__Work to complete__: Among the records below, find the lines that contain "removed" and copy each of them.

Start of Data extract

This design comes from an exercise in tuning for small area, a short achievable clock period and few clock cycles on the open sky130 flow, not from production work. In this exercise RTL edits were held to simulation tests only and were not proved equivalent to the original. No activity file was given, so power comes from the tool's default toggle rates.

==> flow/design.v (excerpt) <==
module delimited_field_extract_check (
    input  logic                               clk,
    input  logic                               rst_n,
    input  logic                               cfg_we,
    input  logic [dfec_pkg::CFG_INDEX_W-1:0]   cfg_index,
    input  logic [dfec_pkg::CFG_DATA_W-1:0]    cfg_wdata,
    input  logic                               data_valid,
    output logic                               data_ready,
    input  logic [7:0]                         data_data_byte,
    input  logic                               data_end_of_buffer,
    output logic                               result_valid,
    input  logic                               result_ready,
    output logic                               result_is_summary,
    output logic [7:0]                         result_field_char,
    output logic [7:0]                         result_field_length,
    output logic                               result_overflow,
    output logic                               result_number_valid,
    output logic                               result_in_range
);
Size in the first run: about 230 flip-flops, roughly 71 I/O pins, roughly 15000 um^2 of cells after synthesis.
clock: 8.5 ns
lec_check: 0
cap_margin: 20
core_margin: 2
core_utilization: 40
slew_margin: 20
run.sh (not shown) runs the stock make flow with config.mk's settings and CLKGATE_MAP_FILE= SYNTH_SCRIPT=/design/flow/synth_recipe.tcl, a recipe that flattens the netlist after the stock synthesis.
Testbench counts at the start, summed over its fixed seeds: cycles 12,073.
Source: an optimization exercise on an open RTL-to-GDS flow (aim: a short achievable clock period and few clock cycles). Production flows keep margins and buffers that such runs may drop.
Where RTL was checked, it was by simulation tests only, not by an equivalence proof against the original.
Power is estimated from default activity; no workload was simulated.

== alpha ==
Design kmeans_iter_ctrl, start of the top module:
module kmeans_iter_ctrl #(
  parameter int unsigned AW       = 10,
  parameter int unsigned MAX_ITER = 16,
  parameter logic [15:0] TOL      = 16'h0010
) (
  input  logic          clk,
  input  logic          rst,
  input  logic          start,
  input  logic [AW-1:0] num_points,
  input  logic [47:0]   init_cx,
  input  logic [47:0]   init_cy,
  output logic          pt_rd_en,
  output logic [AW-1:0] pt_rd_addr,
  input  logic [31:0]   pt_rd_data,
  output logic          dp_valid,
  output logic [15:0]   dp_x,
  output logic [15:0]   dp_y,
  input  logic          dp_result_valid,
  input  logic [1:0]    dp_cluster,
  output logic [47:0]   cent_x,
  output logic [47:0]   cent_y,
  output logic          busy,
  output logic          done,
  output logic          converged,
  output logic [4:0]    iter_count
);
  localparam logic [4:0] LastIter = 5'(MAX_ITER - 1);
  localparam logic [15:0] Tol = TOL & 16'h0000;
  localparam int unsigned TLoad = 6;
  localparam int unsigned TRead = 20;
  localparam int unsigned TDec  = 23;
  logic                busy_q, done_q, conv_q, acc_q;
  logic [4:0]          iter_q;
  logic [AW-1:0]       num_sh_q, nm1_q;
  logic [47:0]         icx_sh_q, icy_sh_q;
  logic [2:0][15:0]    cx_q, cy_q;
  logic                rd_en_q;
  logic [AW-1:0]       addr_q;
  logic                v1_q, dpv_q, v3_q;
  logic [31:0]         pd_q, pd2_q;
  logic [2:0][31:0]    xg_q;
  logic [2:0]          en_q;
  logic [TDec:1]       tok_q;
  logic                clr_q;
  logic [2:0][7:0]     l0x_q, l0y_q, l1x_q, l1y_q;
  ...
For scale: roughly 3300 cells after synthesis, roughly 37000 sq um of cells after synthesis.
clock: 6.0 ns
lec_check: 0
cap_margin: 20
core_margin: 2
core_utilization: 60
cts_buf_list: sky130_fd_sc_hd__clkbuf_16
cts_cluster_diameter: 80
cts_cluster_size: 30
setup_slack_margin: 3.6
slew_margin: 20
run.sh (not shown) runs the stock make flow with config.mk's settings and CLKGATE_MAP_FILE= SYNTH_SCRIPT=/design/flow/synth_recipe.tcl, a recipe that flattens the netlist after the stock synthesis.
alpha reached the final stage; the timing, DRC and antenna checks on its layout passed.
Testbench counts of alpha, summed over its fixed seeds: cycles 152,530.
Inputs modified between alpha and beta:
- CORE_UTILIZATION changed from 60 to 40
- CTS_BUF_LIST removed (was sky130_fd_sc_hd__clkbuf_16)
- CTS_CLUSTER_SIZE removed (was 30)
- CTS_CLUSTER_DIAMETER removed (was 80)
==> comparison <==
Changes observed in beta relative to alpha: number of rows in the core area went up; power now larger; least setup slack across all paths after layout -77 ps; H-tree depth went up 1.
Measured against each other, alpha and beta differ in part of the total power dissipated in combinational logic, the higher figure coming from alpha.
met2 wire length sits lower in beta than in alpha.
Higher power density over the cells goes to beta over alpha.
Fmax went down by a few percent going from alpha to beta.
Relative to beta, the following input files were edited for gamma:
- CORE_UTILIZATION: 40 -> 65
- CTS_CLUSTER_SIZE: unset -> 28
- CTS_BUF_LIST: unset -> sky130_fd_sc_hd__clkbuf_16
- CTS_CLUSTER_DIAMETER: unset -> 70
==> run summary <==
From beta to gamma the numbers moved as follows: total power now smaller, share of power burned in the clock network now smaller, horizontal die dimension now smaller, count of clock-net buffers in the final layout now smaller, setup slack now larger.
Portion of total power attributed to combinational logic in gamma is 6.3 points higher than in beta
The standard cells in gamma occupy less silicon area than those in beta do.


Another version of the RTL of kmeans_iter_ctrl (not shown whole).
For scale: ~290 I/O pins, about 0.038 mm² of cells after synthesis.
export LEC_CHECK = 0
export CAP_MARGIN = 20
export CORE_MARGIN = 2
export CORE_UTILIZATION = 40
export SETUP_SLACK_MARGIN = 4.0
export SLEW_MARGIN = 20
create_clock -name core_clock -period 6.0 [get_ports {clk}]
Next try:
- SETUP_SLACK_MARGIN: 4.0 -> 3.6
Outcome:
- The changed run completed with no timing, DRC or antenna violations
- setup slack gains 0.026 ns
- combinational power decreases by about a fifth
- synthesized area is unchanged
- cell area decreases by a few percent
- critical path depth is unchanged
- via count decreases by a few percent
- hold slack loses 0.0034 ns
- core utilization goes down by 3.6 points
- clock-buffer cell count went up by 1
- fmax is higher slightly
- first-iteration DRC count goes down by about a fifth
Function was not checked in any run of this note: the RTL went through the layout flow alone.

-- afterwards: timing with drivers on the ports --
In the flow no input, the clock included, has a driving cell. The finished layouts below were timed again as built, in two steps.
Step 1, drivers: a clkbuf_16 drives clk and a buf_2 each remaining input, both assumed.
Step 2 moves the port delays by t, midway between the first and last clock arrival at a register: inputs arrive t later, outputs are due t later. That takes back most of the time a late clock gives input paths.
Three values: ideal ports, drivers, drivers and shift; two values: the first two.
| run | t (ns) | slack for setup (ns) | worst register clock-pin slew, ns | worst data-port slew with drivers (ns) |
|---|---|---|---|---|
| alpha | 0.681 | 3.577 / 3.509 / 3.198 | 0.12 / 0.12 | 0.09 |
| beta | 0.732 | 3.500 / 3.431 / 3.314 | 0.06 / 0.06 | 0.09 |
| gamma | 0.669 | 3.545 / 3.482 / 3.247 | 0.11 / 0.11 | 0.06 |
| the first run of note 2 | 0.725 | 3.547 / 3.484 / 3.336 | 0.06 / 0.06 | 0.10 |
| the second run of note 2 | 0.724 | 3.573 / 3.510 / 3.007 | 0.07 / 0.07 | 0.08 |
After both steps every run listed still meets setup and hold. The setup slack of the second run of note 2, which loses most, moves by -0.063 ns with the drivers and by -0.566 ns with both steps. Setup slack includes reset recovery checks.
From an optimization exercise on the open Yosys and OpenROAD flow, aimed at small area, a short achievable clock period and few clock cycles; shortcuts taken in it are not production practice.
Function was checked by simulation only, so behaviour that the tests miss may differ from the original.
Power and IR drop assume default switching activity.

==> run a: inputs <==
==> flow/design.v <==
`timescale 1ns/1ns
package rv_pkg;
    localparam int XLEN        = 32;        
    localparam int REG_ADDR_W  = 5;         
    localparam int NUM_REGS    = 32;        
    localparam int DMEM_ADDR_W = 10;        
    localparam int PC_W        = 10;        
    typedef logic [XLEN-1:0]       word_t;
    typedef logic [REG_ADDR_W-1:0] reg_addr_t;
    typedef logic [PC_W-1:0]       pc_t;
endpackage
`timescale 1ns/1ns
module fetch_stage (
    input  logic              clk_i,
    input  logic              reset,
    output rv_pkg::word_t     imem_addr_o,
    input  rv_pkg::word_t     imem_data_i,
    input  logic              kill_i,
    input  rv_pkg::pc_t       kill_pc_i,
    output rv_pkg::reg_addr_t ra_addr_o,
    output rv_pkg::reg_addr_t rb_addr_o,
    input  rv_pkg::word_t     ra_i,
    input  rv_pkg::word_t     rb_i,
    input  logic              m_wr_i,
    input  rv_pkg::reg_addr_t m_rd_i,
    input  rv_pkg::word_t     m_value_i,
    output logic              halted_o,    
    output logic              x_valid_o,
    output rv_pkg::word_t     x_a_o,
    output rv_pkg::word_t     x_b_o,
    output rv_pkg::reg_addr_t x_rd_o,
    output logic              x_wr_o,      
    output logic              x_load_o,
    output logic              x_store_o,
    output logic              x_cbr_o,     
    output logic              x_pred_o,    
    output rv_pkg::pc_t       x_alt_o,     
    output logic              x_useimm_o,
    output logic              x_sub_o,
    output logic [2:0]        x_f3_o,      
    output logic [11:0]       x_imm_o,
    output logic              x_fwd_a_o,   
    output logic              x_fwd_b_o
);
    rv_pkg::pc_t pc_q, pc_next, seq, target, off;
    logic [31:0] ins;
    logic        is_op, is_opimm, is_load, is_store, is_br;
    logic        same, pred, selfloop, wr;
    rv_pkg::reg_addr_t rs1, rs2, rd;
    assign ins = imem_data_i;
    assign imem_addr_o = {20'd0, pc_q, 2'b00};
    assign is_op    = (ins[6:4] == 3'b011);
    assign is_opimm = (ins[6:4] == 3'b001);
    assign is_load  = (ins[6:4] == 3'b000);
    assign is_store = (ins[6:4] == 3'b010);
    assign is_br    = (ins[6:4] == 3'b110);
    assign rs1 = ins[19:15];
    assign rs2 = ins[24:20];
    assign rd  = ins[11:7];
    assign same     = (rs1 == rs2);
    assign pred     = is_br && (same || ins[31]);
    assign off      = {ins[7], ins[30:25], ins[11:9]};    
    assign seq      = pc_q + 10'd1;
    assign target   = pc_q + off;
    assign selfloop = is_br && same && !ins[31] && !ins[7] &&
                      (ins[30:25] == '0) && (ins[11:8] == '0);
    assign wr       = (is_op || is_opimm || is_load) && (rd != '0);
    assign ra_addr_o = rs1;
    assign rb_addr_o = rs2;
    always_comb begin
        if (kill_i)    pc_next = kill_pc_i;
        else if (pred) pc_next = target;
        else           pc_next = seq;
    end
    always_ff @(posedge clk_i or posedge reset) begin
        if (reset) begin
            pc_q      <= '0;
            halted_o  <= 1'b0;
            x_valid_o <= 1'b0;
        end else begin
            pc_q      <= pc_next;
            halted_o  <= halted_o || (selfloop && !kill_i);
            x_valid_o <= !kill_i;
        end
    end
    always_ff @(posedge clk_i) begin
        x_a_o      <= (m_wr_i && (m_rd_i == rs1)) ? m_value_i : ra_i;
        x_b_o      <= (m_wr_i && (m_rd_i == rs2)) ? m_value_i : rb_i;
        x_rd_o     <= rd;
        x_wr_o     <= wr;
        x_load_o   <= is_load;
        x_store_o  <= is_store;
        x_cbr_o    <= is_br && !same;
        x_pred_o   <= pred;
        x_alt_o    <= pred ? seq : target;
        x_useimm_o <= !is_op;
        x_sub_o    <= is_op && (ins[30] || ins[13]);
        x_f3_o     <= is_op ? ins[14:12] : 3'b000;
        x_imm_o    <= is_store ? {ins[31:25], ins[11:7]} : ins[31:20];
        x_fwd_a_o  <= x_valid_o && x_wr_o && (x_rd_o == rs1);
        x_fwd_b_o  <= x_valid_o && x_wr_o && (x_rd_o == rs2);
    end
endmodule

End of Data extract

__Response to this task__:
- CTS_BUF_LIST removed (was sky130_fd_sc_hd__clkbuf_16)
- CTS_CLUSTER_SIZE removed (was 30)
- CTS_CLUSTER_DIAMETER removed (was 80)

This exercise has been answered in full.